Copy all lines in the material holding the string "step".

• Exercise materials
*****

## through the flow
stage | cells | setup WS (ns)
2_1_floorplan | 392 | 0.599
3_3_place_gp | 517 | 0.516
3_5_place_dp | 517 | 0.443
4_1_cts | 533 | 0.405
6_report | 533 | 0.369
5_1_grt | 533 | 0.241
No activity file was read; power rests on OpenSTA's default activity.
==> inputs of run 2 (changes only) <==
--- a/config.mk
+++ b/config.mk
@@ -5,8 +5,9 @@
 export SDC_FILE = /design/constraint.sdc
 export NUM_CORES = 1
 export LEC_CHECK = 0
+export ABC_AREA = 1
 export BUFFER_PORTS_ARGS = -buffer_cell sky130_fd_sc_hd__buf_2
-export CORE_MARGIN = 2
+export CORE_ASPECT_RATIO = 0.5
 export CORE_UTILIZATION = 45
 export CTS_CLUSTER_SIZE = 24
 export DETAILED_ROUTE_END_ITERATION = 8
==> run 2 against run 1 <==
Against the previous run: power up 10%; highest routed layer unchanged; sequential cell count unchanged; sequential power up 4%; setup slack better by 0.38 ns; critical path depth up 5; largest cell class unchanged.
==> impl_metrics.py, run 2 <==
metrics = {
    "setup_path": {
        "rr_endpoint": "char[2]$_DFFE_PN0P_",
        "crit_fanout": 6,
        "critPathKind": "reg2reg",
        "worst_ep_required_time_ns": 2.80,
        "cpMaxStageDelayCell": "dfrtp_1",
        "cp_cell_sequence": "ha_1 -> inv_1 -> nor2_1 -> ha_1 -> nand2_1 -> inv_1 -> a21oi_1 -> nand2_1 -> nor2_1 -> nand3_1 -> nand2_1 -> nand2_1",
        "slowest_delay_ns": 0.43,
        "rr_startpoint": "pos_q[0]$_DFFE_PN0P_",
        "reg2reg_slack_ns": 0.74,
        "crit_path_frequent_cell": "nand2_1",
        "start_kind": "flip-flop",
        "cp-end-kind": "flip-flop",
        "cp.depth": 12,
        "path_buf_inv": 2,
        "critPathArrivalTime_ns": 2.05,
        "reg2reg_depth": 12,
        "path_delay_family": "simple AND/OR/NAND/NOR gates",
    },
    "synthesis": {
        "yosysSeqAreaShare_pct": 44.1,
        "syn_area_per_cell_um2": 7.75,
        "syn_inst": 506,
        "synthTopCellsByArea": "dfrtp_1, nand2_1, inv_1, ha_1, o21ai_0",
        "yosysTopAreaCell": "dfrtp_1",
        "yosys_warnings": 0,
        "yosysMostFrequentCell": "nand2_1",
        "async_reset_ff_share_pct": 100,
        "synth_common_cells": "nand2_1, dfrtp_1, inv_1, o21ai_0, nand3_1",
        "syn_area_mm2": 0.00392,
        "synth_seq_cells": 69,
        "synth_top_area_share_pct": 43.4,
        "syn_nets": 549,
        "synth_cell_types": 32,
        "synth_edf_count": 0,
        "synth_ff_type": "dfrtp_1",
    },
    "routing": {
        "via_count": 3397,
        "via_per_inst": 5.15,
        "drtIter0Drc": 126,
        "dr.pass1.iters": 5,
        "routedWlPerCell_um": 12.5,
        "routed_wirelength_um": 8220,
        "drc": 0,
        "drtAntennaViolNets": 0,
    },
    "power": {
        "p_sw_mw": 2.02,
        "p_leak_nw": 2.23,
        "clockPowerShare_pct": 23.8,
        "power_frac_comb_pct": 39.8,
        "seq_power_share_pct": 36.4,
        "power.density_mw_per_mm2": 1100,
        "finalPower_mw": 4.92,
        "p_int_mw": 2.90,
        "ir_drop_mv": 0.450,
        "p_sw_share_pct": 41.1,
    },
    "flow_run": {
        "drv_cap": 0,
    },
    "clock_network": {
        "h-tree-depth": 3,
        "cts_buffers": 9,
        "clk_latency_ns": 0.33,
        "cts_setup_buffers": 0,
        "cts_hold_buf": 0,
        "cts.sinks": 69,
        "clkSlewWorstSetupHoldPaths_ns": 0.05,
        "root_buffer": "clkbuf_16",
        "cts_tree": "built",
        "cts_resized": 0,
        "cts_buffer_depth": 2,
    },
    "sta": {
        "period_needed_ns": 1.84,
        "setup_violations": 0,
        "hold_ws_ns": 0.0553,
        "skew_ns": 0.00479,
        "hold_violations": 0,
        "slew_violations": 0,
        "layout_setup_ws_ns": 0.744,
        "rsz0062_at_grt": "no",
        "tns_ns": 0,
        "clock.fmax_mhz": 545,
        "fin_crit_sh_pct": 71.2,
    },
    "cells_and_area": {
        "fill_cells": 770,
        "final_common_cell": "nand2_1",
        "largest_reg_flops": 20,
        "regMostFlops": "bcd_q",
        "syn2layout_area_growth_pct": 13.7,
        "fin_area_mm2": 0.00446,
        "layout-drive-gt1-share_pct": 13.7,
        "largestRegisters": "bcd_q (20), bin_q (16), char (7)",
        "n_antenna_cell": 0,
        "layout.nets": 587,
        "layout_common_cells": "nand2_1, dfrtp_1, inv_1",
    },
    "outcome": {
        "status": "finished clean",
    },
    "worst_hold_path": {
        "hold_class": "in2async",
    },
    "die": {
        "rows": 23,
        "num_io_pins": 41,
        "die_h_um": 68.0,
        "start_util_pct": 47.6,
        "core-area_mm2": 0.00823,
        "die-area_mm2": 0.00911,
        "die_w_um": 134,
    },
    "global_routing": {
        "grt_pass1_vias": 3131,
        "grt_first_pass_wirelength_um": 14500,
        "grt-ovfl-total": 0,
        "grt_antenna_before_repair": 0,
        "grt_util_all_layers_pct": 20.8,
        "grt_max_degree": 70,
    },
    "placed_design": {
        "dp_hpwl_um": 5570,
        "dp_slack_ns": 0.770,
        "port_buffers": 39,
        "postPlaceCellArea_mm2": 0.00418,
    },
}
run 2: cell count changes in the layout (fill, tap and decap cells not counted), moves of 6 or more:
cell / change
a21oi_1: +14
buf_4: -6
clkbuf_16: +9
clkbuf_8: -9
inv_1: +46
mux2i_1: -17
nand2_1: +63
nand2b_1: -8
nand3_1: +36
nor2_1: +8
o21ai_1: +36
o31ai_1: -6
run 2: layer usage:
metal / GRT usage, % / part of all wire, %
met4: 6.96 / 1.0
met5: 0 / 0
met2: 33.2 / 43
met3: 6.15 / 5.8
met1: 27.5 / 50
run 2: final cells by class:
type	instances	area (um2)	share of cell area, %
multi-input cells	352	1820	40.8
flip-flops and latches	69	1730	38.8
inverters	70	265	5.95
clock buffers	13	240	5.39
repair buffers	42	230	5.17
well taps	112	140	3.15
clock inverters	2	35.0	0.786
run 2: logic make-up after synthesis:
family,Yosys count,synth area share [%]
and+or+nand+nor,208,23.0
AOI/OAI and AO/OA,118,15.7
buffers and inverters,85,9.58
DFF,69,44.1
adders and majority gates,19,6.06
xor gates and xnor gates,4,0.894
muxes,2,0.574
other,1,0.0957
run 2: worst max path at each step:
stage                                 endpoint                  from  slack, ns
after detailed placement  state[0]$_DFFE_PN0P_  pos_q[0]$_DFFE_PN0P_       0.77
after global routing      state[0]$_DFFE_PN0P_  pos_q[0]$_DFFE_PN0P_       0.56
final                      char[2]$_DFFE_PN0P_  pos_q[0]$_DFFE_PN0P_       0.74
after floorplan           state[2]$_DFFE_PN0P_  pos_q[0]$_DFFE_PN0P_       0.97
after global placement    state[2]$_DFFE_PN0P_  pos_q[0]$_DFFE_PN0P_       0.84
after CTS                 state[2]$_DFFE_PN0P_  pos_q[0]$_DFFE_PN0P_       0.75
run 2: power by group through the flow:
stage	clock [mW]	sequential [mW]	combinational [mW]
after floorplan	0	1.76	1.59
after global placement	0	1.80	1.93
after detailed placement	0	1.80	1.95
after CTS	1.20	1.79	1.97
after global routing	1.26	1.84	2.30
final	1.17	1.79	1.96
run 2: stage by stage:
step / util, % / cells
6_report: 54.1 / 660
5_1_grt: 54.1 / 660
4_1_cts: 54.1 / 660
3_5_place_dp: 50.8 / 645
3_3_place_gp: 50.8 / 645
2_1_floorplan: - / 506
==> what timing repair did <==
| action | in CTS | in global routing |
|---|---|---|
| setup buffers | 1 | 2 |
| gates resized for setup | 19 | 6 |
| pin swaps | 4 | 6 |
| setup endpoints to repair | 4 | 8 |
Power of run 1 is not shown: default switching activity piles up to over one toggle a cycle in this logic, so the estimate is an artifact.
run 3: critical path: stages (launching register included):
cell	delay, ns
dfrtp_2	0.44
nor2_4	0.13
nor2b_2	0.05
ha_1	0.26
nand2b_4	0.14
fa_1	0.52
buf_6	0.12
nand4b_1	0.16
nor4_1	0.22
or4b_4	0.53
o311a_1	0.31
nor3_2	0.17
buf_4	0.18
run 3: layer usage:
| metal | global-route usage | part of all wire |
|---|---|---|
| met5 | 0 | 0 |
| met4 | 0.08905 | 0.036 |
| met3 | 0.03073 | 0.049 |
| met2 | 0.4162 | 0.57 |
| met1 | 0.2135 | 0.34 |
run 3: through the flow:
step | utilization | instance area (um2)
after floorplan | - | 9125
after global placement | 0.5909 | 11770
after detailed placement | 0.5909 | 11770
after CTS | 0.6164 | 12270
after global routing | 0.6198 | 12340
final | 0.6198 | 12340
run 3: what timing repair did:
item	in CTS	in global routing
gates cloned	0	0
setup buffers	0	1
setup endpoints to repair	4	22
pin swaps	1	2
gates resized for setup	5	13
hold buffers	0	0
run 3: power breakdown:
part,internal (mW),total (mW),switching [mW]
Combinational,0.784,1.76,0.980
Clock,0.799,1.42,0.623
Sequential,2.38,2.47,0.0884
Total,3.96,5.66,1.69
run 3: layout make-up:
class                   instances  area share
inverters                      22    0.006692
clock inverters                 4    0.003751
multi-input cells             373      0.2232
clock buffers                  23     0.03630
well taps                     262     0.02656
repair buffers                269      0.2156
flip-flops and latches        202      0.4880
### src/rtl/alu181_chk_pkg.sv
// Shared types and the 74S181 golden function model for the sweep checker.
// The model follows the active-high datasheet function table.
package alu181_chk_pkg;

    typedef enum logic [2:0] {
        IDLE,
        DRIVE,
        SETTLE,
        CHECK,
        DONE
    } state_t;

    localparam int VEC_W = 14;
    localparam logic [VEC_W-1:0] LAST_VEC = 14'h3FFF;

    typedef struct packed {
        logic [3:0] f;
        logic       x;
        logic       y;
        logic       cout_n;
        logic       aeb;
    } alu_resp_t;

    function automatic alu_resp_t alu181_golden(
        input logic [3:0] s,
        input logic       m,
        input logic       cin_n,
        input logic [3:0] a,
        input logic [3:0] b
    );
        logic [3:0] p;
        logic [3:0] g;
        logic [3:0] h;
        logic [4:0] c;
        alu_resp_t  r;
        // The slice adds p + g + carry; g is always a subset of p.
        p = a | (b & {4{s[0]}}) | (~b & {4{s[1]}});
        g = (a & ~b & {4{s[2]}}) | (a & b & {4{s[3]}});
        h = p & ~g;
        c[0] = ~cin_n;
        for (int i = 0; i < 4; i++) begin
            c[i+1] = g[i] | (p[i] & c[i]);
        end
        r.f = m ? ~h : (h ^ c[3:0]);
        r.x = ~(&p);
        r.y = ~(g[3] | (p[3] & g[2]) | (p[3] & p[2] & g[1])
              | (p[3] & p[2] & p[1] & g[0]));
        r.cout_n = ~c[4];
        r.aeb = &r.f;
        return r;
    endfunction

endpackage
<file path="src/rtl/vita_gearbox_pkg.sv">
`default_nettype none
// ============================================================================
// Module      : vita_gearbox_pkg
// Description : Shared types and constants for the VITA lane gearbox/aligner.
// Revision    : 1.0 - initial release
// ============================================================================
package vita_gearbox_pkg;

  typedef enum logic [2:0] {
    ST_IDLE   = 3'd0,
    ST_SEARCH = 3'd1,
    ST_VERIFY = 3'd2,
    ST_LOCKED = 3'd3,
    ST_FAIL   = 3'd4
  } align_state_t;

  localparam logic [7:0]  c_train_w8  = 8'hE9;
  localparam logic [9:0]  c_train_w10 = 10'h3A6;
  localparam logic [11:0] c_train_w12 = 12'hE9A;

  // slip_count must be able to hold OUT_W itself, hence the extra bit
  function automatic int slip_cnt_w(input int out_w);
    return $clog2(out_w) + 1;
  endfunction

  function automatic logic [11:0] default_train_word(input int out_w);
    case (out_w)
      8:       return {4'h0, c_train_w8};
      12:      return c_train_w12;
      default: return {2'b00, c_train_w10};
    endcase
  endfunction

endpackage
`default_nettype wire

</file>
<file path="src/rtl/vita_gearbox_align_if.sv">
`default_nettype none
// ============================================================================
// Module      : vita_gearbox_align_if
// Description : Lane data/control bundle between deserializer side and decoder.
// Revision    : 1.0 - initial release
// ============================================================================
interface vita_gearbox_align_if #(
  parameter int IN_W  = 4,
  parameter int OUT_W = 10
) ();
  import vita_gearbox_pkg::*;

  localparam int c_sc_w = slip_cnt_w(OUT_W);

  logic [IN_W-1:0]   din;
  logic              bitslip;
  logic              align_en;
  logic [OUT_W-1:0]  dout;
  logic              dout_valid;
  logic              aligned;
  logic              align_fail;
  logic [c_sc_w-1:0] slip_count;

  modport master (
    output din, bitslip, align_en,
    input  dout, dout_valid, aligned, align_fail, slip_count
  );

  modport slave (
    input  din, bitslip, align_en,
    output dout, dout_valid, aligned, align_fail, slip_count
  );

endinterface
`default_nettype wire

</file>
<file path="src/rtl/vita_gearbox_core.sv">
`default_nettype none
// ============================================================================
// Module      : vita_gearbox_core
// Description : IN_W->OUT_W bit accumulator with single-bit slip and emit.
// Revision    : 1.0 - initial release
// ============================================================================
module vita_gearbox_core #(
  parameter int IN_W  = 4,
  parameter int OUT_W = 10
) (
  input  logic             wclk,
  input  logic             reset,
  input  logic [IN_W-1:0]  din,
  input  logic             slip,
  output logic [OUT_W-1:0] word,
  output logic             valid
);

  localparam int c_acc_w = OUT_W + IN_W - 1;
  localparam int c_cnt_w = $clog2(c_acc_w + 1);

  logic [c_acc_w-1:0] r_acc;
  logic [c_cnt_w-1:0] r_cnt;
  logic [OUT_W-1:0]   r_word;
  logic               r_valid;

  logic [c_acc_w-1:0] w_acc_nxt;
  logic [c_cnt_w-1:0] w_cnt_sum;
  logic [c_cnt_w-1:0] w_cnt_nxt;
  logic [c_cnt_w-1:0] w_shift;
  logic               w_emit;
  logic [OUT_W-1:0]   w_word;

  // Valid bits live in r_acc[r_cnt-1:0], oldest at the top; a slip drops din[0]
  always_comb begin
    w_acc_nxt = {r_acc[c_acc_w-IN_W-1:0], din};
    w_cnt_sum = r_cnt + c_cnt_w'(IN_W);
    if (slip) begin
      w_acc_nxt = {r_acc[c_acc_w-IN_W:0], din[IN_W-1:1]};
      w_cnt_sum = r_cnt + c_cnt_w'(IN_W - 1);
    end
    w_emit    = (w_cnt_sum >= c_cnt_w'(OUT_W));
    w_shift   = w_cnt_sum - c_cnt_w'(OUT_W);
    w_word    = OUT_W'(w_acc_nxt >> w_shift);
    w_cnt_nxt = w_emit ? w_shift : w_cnt_sum;
  end

  always_ff @(posedge wclk or posedge reset) begin
    if (reset) begin
      r_acc   <= '0;
      r_cnt   <= '0;
      r_word  <= '0;
      r_valid <= 1'b0;
    end else begin
      r_acc   <= w_acc_nxt;
      r_cnt   <= w_cnt_nxt;
      r_valid <= w_emit;
      if (w_emit) begin
        r_word <= w_word;
      end
    end
  end

  assign word  = r_word;
  assign valid = r_valid;

endmodule
`default_nettype wire

</file>
<file path="src/rtl/vita_gearbox_align.sv">
`default_nettype none
// ============================================================================
// Module      : vita_gearbox_align
// Description : Lane gearbox with automatic training-word bitslip alignment.
// Revision    : 1.0 - initial release
// ============================================================================
module vita_gearbox_align
  import vita_gearbox_pkg::*;
#(
  parameter int               IN_W       = 4,
  parameter int               OUT_W      = 10,
  parameter logic [OUT_W-1:0] TRAIN_WORD = OUT_W'(default_train_word(OUT_W)),
  parameter int               LOCK_CNT   = 16,
  parameter int               SLIP_WAIT  = 2
) (
  input  logic                 wclk,
  input  logic                 reset,
  vita_gearbox_align_if.slave  bus
);

  localparam int c_sc_w    = slip_cnt_w(OUT_W);
  localparam int c_wait_w  = $clog2(SLIP_WAIT + 2);
  localparam int c_match_w = $clog2(LOCK_CNT + 1);

  align_state_t         r_state,      w_state_nxt;
  logic [c_sc_w-1:0]    r_slip_count, w_slip_count_nxt;
  logic [c_wait_w-1:0]  r_wait,       w_wait_nxt;
  logic [c_match_w-1:0] r_match,      w_match_nxt;
  logic                 r_slip_req,   w_slip_req_nxt;

  logic                 w_slip;
  logic [OUT_W-1:0]     w_word;
  logic                 w_valid;
  logic                 w_is_train;
  logic [c_match_w-1:0] w_match_inc;

  // Manual slips only count while idle; FSM slips land the cycle after the decision
  assign w_slip = r_slip_req | ((r_state == ST_IDLE) & bus.bitslip);

  vita_gearbox_core #(
    .IN_W  (IN_W),
    .OUT_W (OUT_W)
  ) u_core (
    .wclk  (wclk),
    .reset (reset),
    .din   (bus.din),
    .slip  (w_slip),
    .word  (w_word),
    .valid (w_valid)
  );

  assign w_is_train  = (w_word == TRAIN_WORD);
  assign w_match_inc = r_match + c_match_w'(1);

  always_ff @(posedge wclk or posedge reset) begin
    if (reset) begin
      r_state      <= ST_IDLE;
      r_slip_count <= '0;
      r_wait       <= '0;
      r_match      <= '0;
      r_slip_req   <= 1'b0;
    end else begin
      r_state      <= w_state_nxt;
      r_slip_count <= w_slip_count_nxt;
      r_wait       <= w_wait_nxt;
      r_match      <= w_match_nxt;
      r_slip_req   <= w_slip_req_nxt;
    end
  end

  always_comb begin
    w_state_nxt      = r_state;
    w_slip_count_nxt = r_slip_count;
    w_wait_nxt       = r_wait;
    w_match_nxt      = r_match;
    w_slip_req_nxt   = 1'b0;

    if (!bus.align_en) begin
      w_state_nxt = ST_IDLE;
    end else begin
      unique case (r_state)
        ST_IDLE: begin
          w_state_nxt      = ST_SEARCH;
          w_slip_count_nxt = '0;
          w_wait_nxt       = c_wait_w'(SLIP_WAIT);
        end
        ST_SEARCH: begin
          if (w_valid) begin
            if (r_wait != '0) begin
              w_wait_nxt = r_wait - c_wait_w'(1);
            end else if (w_is_train) begin
              w_match_nxt = c_match_w'(1);
              w_state_nxt = (LOCK_CNT == 1) ? ST_LOCKED : ST_VERIFY;
            end else if (r_slip_count < c_sc_w'(OUT_W)) begin
              w_slip_req_nxt   = 1'b1;
              w_slip_count_nxt = r_slip_count + c_sc_w'(1);
              w_wait_nxt       = c_wait_w'(SLIP_WAIT);
            end else begin
              w_state_nxt = ST_FAIL;
            end
          end
        end
        ST_VERIFY: begin
          if (w_valid) begin
            if (w_is_train) begin
              w_match_nxt = w_match_inc;
              if (w_match_inc >= c_match_w'(LOCK_CNT)) begin
                w_state_nxt = ST_LOCKED;
              end
            end else begin
              // Settle time already elapsed, so the next mismatch slips at once
              w_state_nxt = ST_SEARCH;
              w_wait_nxt  = '0;
            end
          end
        end
        ST_LOCKED, ST_FAIL: begin
          w_state_nxt = r_state;
        end
        default: begin
          w_state_nxt = ST_IDLE;
        end
      endcase
    end
  end

  assign bus.dout       = w_word;
  assign bus.dout_valid = w_valid;
  assign bus.aligned    = (r_state == ST_LOCKED);
  assign bus.align_fail = (r_state == ST_FAIL);
  assign bus.slip_count = r_slip_count;

endmodule
`default_nettype wire

</file>
<file path="src/flat_wrapper.sv">
// flat-port wrapper written by rule: the top's interface ports become plain ports
module vita_gearbox_align_flat import vita_gearbox_pkg::*;
#(
  parameter int               IN_W       = 4,
  parameter int               OUT_W      = 10,
  parameter logic [OUT_W-1:0] TRAIN_WORD = OUT_W'(default_train_word(OUT_W)),
  parameter int               LOCK_CNT   = 16,
  parameter int               SLIP_WAIT  = 2
)
  (wclk, reset, bus_din, bus_bitslip, bus_align_en, bus_dout, bus_dout_valid, bus_aligned, bus_align_fail, bus_slip_count);
  vita_gearbox_align_if #(.IN_W(IN_W), .OUT_W(OUT_W)) bus_i ();
  input  logic wclk;
  input  logic reset;
  input wire logic [$bits(bus_i.din)-1:0] bus_din;
  input wire logic [$bits(bus_i.bitslip)-1:0] bus_bitslip;
  input wire logic [$bits(bus_i.align_en)-1:0] bus_align_en;
  output wire logic [$bits(bus_i.dout)-1:0] bus_dout;
  output wire logic [$bits(bus_i.dout_valid)-1:0] bus_dout_valid;
  output wire logic [$bits(bus_i.aligned)-1:0] bus_aligned;
  output wire logic [$bits(bus_i.align_fail)-1:0] bus_align_fail;
  output wire logic [$bits(bus_i.slip_count)-1:0] bus_slip_count;
  assign bus_i.din = bus_din;
  assign bus_i.bitslip = bus_bitslip;
  assign bus_i.align_en = bus_align_en;
  assign bus_dout = bus_i.dout;
  assign bus_dout_valid = bus_i.dout_valid;
  assign bus_aligned = bus_i.aligned;
  assign bus_align_fail = bus_i.align_fail;
  assign bus_slip_count = bus_i.slip_count;
  vita_gearbox_align #(.IN_W(IN_W), .OUT_W(OUT_W), .TRAIN_WORD(TRAIN_WORD), .LOCK_CNT(LOCK_CNT), .SLIP_WAIT(SLIP_WAIT)) u_core (.wclk(wclk), .reset(reset), .bus(bus_i));
endmodule
</file>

*****

• Response to this exercise
run 2: worst max path at each step:
step / util, % / cells
step | utilization | instance area (um2)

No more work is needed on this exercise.